The 2009 report (pdf), which I recently obtained via a Freedom of Information Act request (it took DOJ 11 months (pdf) to give me the two-page report), reveals that law enforcement agencies within the Department of Justice sought and obtained communications content for 91 accounts. This number is a significant increase over previous years: 17 accounts in 2008 (pdf), 9 accounts in 2007 (pdf), and 17 accounts in 2006 (pdf).

Background

When Congress passed the Electronic Communications Privacy Act in 1986, it permitted law enforcement agencies to obtain stored communications and customer records in emergencies without the need for a court order.

In such scenarios, a carrier can (but is not required to) disclose the requested information if it, “in good faith, believes that an emergency involving danger of death or serious physical injury to any person requires disclosure without delay of communications relating to the emergency.” Typically, belief means that a police officer states that an emergency exists.
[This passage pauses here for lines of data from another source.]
===== config.mk =====
export PLATFORM = sky130hd
export DESIGN_NAME = cmd_fetch
export DESIGN_NICKNAME = d
export VERILOG_FILES = /design/src/rtl/cmd_fetch_pkg.sv /design/src/rtl/cmd_fetch.sv
export SDC_FILE = /design/constraint.sdc
export NUM_CORES = 1
export LEC_CHECK = 0
export ABC_CLOCK_PERIOD_IN_PS = 4600
export CAP_MARGIN = 20
export CORE_AREA = 5 5 230 232
export CTS_CLUSTER_SIZE = 28
export DETAILED_ROUTE_END_ITERATION = 10
export DIE_AREA = 0 0 235 237
export PLACE_DENSITY = 0.35
export SLEW_MARGIN = 20
export SYNTH_ARGS = -nofsm -noshare
export SYNTH_HDL_FRONTEND = slang
export SYNTH_SLANG_ARGS = --single-unit

===== constraint.sdc =====
create_clock -name clk -period 4.6 [get_ports clk]
set_input_delay 0.46 -clock clk [delete_from_list [all_inputs] [get_ports clk]]
set_output_delay 0.46 -clock clk [all_outputs]
set_load 0.1 [all_outputs]
## src/rtl/descrambler_ctrl.sv

```systemverilog
// descrambler_ctrl
//   Sequencing controller for the 58-bit self-synchronizing descrambler in
//   the 100GbE PCS receive path. It sits between block lock/lane deskew and
//   the decoder, and it has four jobs:
//     - gate the descrambler enable
//     - require a flush period after lock or after reconfiguration
//     - change bypass only at safe points
//     - produce the output-valid qualifier that lines up with the
//       descrambler's one-cycle registered output
//   It also counts invalid sync headers (00/11) seen while in service.
//
// Parameters
//   N_FLUSH         valid blocks pushed through before output is valid (1..255)
//   NB_ERR_CNT      width of the saturating sync-header error counter
//   TIMEOUT_CYCLES  flush watchdog limit in clock cycles (optional feature only)
//
// Ports
//   i_clock          clock
//   i_reset          synchronous, active-high reset
//   i_block_lock     block lock from the lock FSM (0 = lock lost)
//   i_valid          a block is on the datapath this cycle
//   i_sync_header    sync header of the current block
//   i_bypass_req     requested bypass configuration (level)
//   i_clr_cnt        clear the error counter (pulse)
//   o_desc_enable    descrambler enable/valid (combinational)
//   o_desc_bypass    descrambler bypass (registered)
//   o_valid          descrambler output block valid (registered)
//   o_state          current FSM state (0 WAIT_LOCK, 1 FLUSH, 2 RUN, 3 RECONF)
//   o_hdr_err_cnt    saturating count of invalid sync headers seen in RUN
//   o_flush_timeout  one-cycle pulse when the flush watchdog fires
//                    (present only with DESC_CTRL_FLUSH_TIMEOUT_EN)
//
// Optional feature
//   Define DESC_CTRL_FLUSH_TIMEOUT_EN to enable the FLUSH watchdog. With the
//   macro undefined, FLUSH waits indefinitely for valid blocks.

module descrambler_ctrl #(
    parameter int unsigned N_FLUSH        = 2,
    parameter int unsigned NB_ERR_CNT     = 16,
    parameter int unsigned TIMEOUT_CYCLES = 1024
) (
    input  logic                  i_clock,
    input  logic                  i_reset,
    input  logic                  i_block_lock,
    input  logic                  i_valid,
    input  logic [1:0]            i_sync_header,
    input  logic                  i_bypass_req,
    input  logic                  i_clr_cnt,
    output logic                  o_desc_enable,
    output logic                  o_desc_bypass,
    output logic                  o_valid,
    output logic [1:0]            o_state,
    output logic [NB_ERR_CNT-1:0] o_hdr_err_cnt
`ifdef DESC_CTRL_FLUSH_TIMEOUT_EN
   ,output logic                  o_flush_timeout
`endif
);

    typedef enum logic [1:0] {
        WAIT_LOCK = 2'd0,
        FLUSH     = 2'd1,
        RUN       = 2'd2,
        RECONF    = 2'd3
    } state_t;

    localparam logic [7:0] FLUSH_LAST = 8'(N_FLUSH - 1);

    state_t     state, state_nxt;
    logic [7:0] flush_cnt, flush_cnt_nxt;
    logic       bypass_nxt;
    logic       hdr_bad;

`ifdef DESC_CTRL_FLUSH_TIMEOUT_EN
    // Counts idle cycles up to TIMEOUT_CYCLES-1 only; the firing cycle is the
    // TIMEOUT_CYCLES-th idle one, so the counter never has to hold the limit.
    localparam int unsigned WD_W = (TIMEOUT_CYCLES > 1) ? $clog2(TIMEOUT_CYCLES) : 1;
    localparam logic [WD_W-1:0] WD_LAST = WD_W'(TIMEOUT_CYCLES - 1);

    logic [WD_W-1:0] wd_cnt, wd_cnt_nxt;
    logic            timeout_nxt;
`endif

    assign o_state = state;
    assign hdr_bad = (i_sync_header == 2'b00) || (i_sync_header == 2'b11);

    always_comb begin
        state_nxt     = state;
        flush_cnt_nxt = flush_cnt;
        bypass_nxt    = o_desc_bypass;
        o_desc_enable = 1'b0;
`ifdef DESC_CTRL_FLUSH_TIMEOUT_EN
        wd_cnt_nxt    = '0;
        timeout_nxt   = 1'b0;
`endif
        case (state)
            WAIT_LOCK: begin
                // Bypass follows the request while idle. The exit decision
                // uses the value already applied to the descrambler.
                bypass_nxt    = i_bypass_req;
                flush_cnt_nxt = '0;
                state_nxt     = o_desc_bypass ? RUN : FLUSH;
            end
            FLUSH: begin
                o_desc_enable = i_valid;
                if (i_valid) begin
                    if (flush_cnt == FLUSH_LAST) begin
                        state_nxt     = RUN;
                        flush_cnt_nxt = '0;
                    end else begin
                        flush_cnt_nxt = flush_cnt + 8'd1;
                    end
                end
`ifdef DESC_CTRL_FLUSH_TIMEOUT_EN
                else if (wd_cnt == WD_LAST) begin
                    state_nxt   = WAIT_LOCK;
                    timeout_nxt = 1'b1;
                end else begin
                    wd_cnt_nxt = wd_cnt + WD_W'(1);
                end
`endif
            end
            RUN: begin
                // The current block is still processed with the old bypass.
                o_desc_enable = i_valid;
                if (i_bypass_req != o_desc_bypass)
                    state_nxt = RECONF;
            end
            RECONF: begin
                bypass_nxt    = i_bypass_req;
                flush_cnt_nxt = '0;
                state_nxt     = i_bypass_req ? RUN : FLUSH;
            end
            default: state_nxt = WAIT_LOCK;
        endcase

        // Lock loss overrides every other transition.
        if (!i_block_lock) begin
            state_nxt     = WAIT_LOCK;
            flush_cnt_nxt = '0;
`ifdef DESC_CTRL_FLUSH_TIMEOUT_EN
            timeout_nxt   = 1'b0;
`endif
        end
    end

    always_ff @(posedge i_clock) begin
        if (i_reset) begin
            state         <= WAIT_LOCK;
            flush_cnt     <= '0;
            o_desc_bypass <= 1'b0;
            o_valid       <= 1'b0;
        end else begin
            state         <= state_nxt;
            flush_cnt     <= flush_cnt_nxt;
            o_desc_bypass <= bypass_nxt;
            // Aligns with the descrambler's registered output; a block in the
            // last RUN cycle is still reported when leaving RUN.
            o_valid       <= (state == RUN) && i_valid;
        end
    end

    always_ff @(posedge i_clock) begin
        if (i_reset || i_clr_cnt)
            o_hdr_err_cnt <= '0;
        else if ((state == RUN) && i_valid && hdr_bad && (o_hdr_err_cnt != '1))
            o_hdr_err_cnt <= o_hdr_err_cnt + NB_ERR_CNT'(1);
    end

`ifdef DESC_CTRL_FLUSH_TIMEOUT_EN
    always_ff @(posedge i_clock) begin
        if (i_reset) begin
            wd_cnt          <= '0;
            o_flush_timeout <= 1'b0;
        end else begin
            wd_cnt          <= wd_cnt_nxt;
            o_flush_timeout <= timeout_nxt;
        end
    end
`endif

endmodule

```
With the passage of the USA PATRIOT Improvement and Reauthorization Act of 2005, Congress created specific statistical reporting requirements for the voluntary disclosure of the contents of subscriber communications in emergency situations. In describing his motivation for introducing the requirement, Senator Lungren stated that:

I felt that some accountability is necessary to ensure that this authority is not being abused… This information [contained in the reports] I believe should be highly beneficial to the Committee, fulfilling our oversight responsibility in the future … this is the best way for us to have a ready manner of looking at this particular section. In the hearings that we had, I found no basis for claiming that there has been abuse of this section. I don’t believe on its face it is an abusive section. But I do believe that it could be subject to abuse in the future and, therefore, this allows us as Members of Congress to have an ability to track this on a regular basis.

The current reports are deeply flawed

The emergency request reports are compiled and submitted by the Attorney General, and only apply to disclosures made to law enforcement agencies within the Department of Justice. As such, there are no statistics for emergency disclosures made to other federal law enforcement agencies, such as the Secret Service, as well as those made to state and local law enforcement agencies.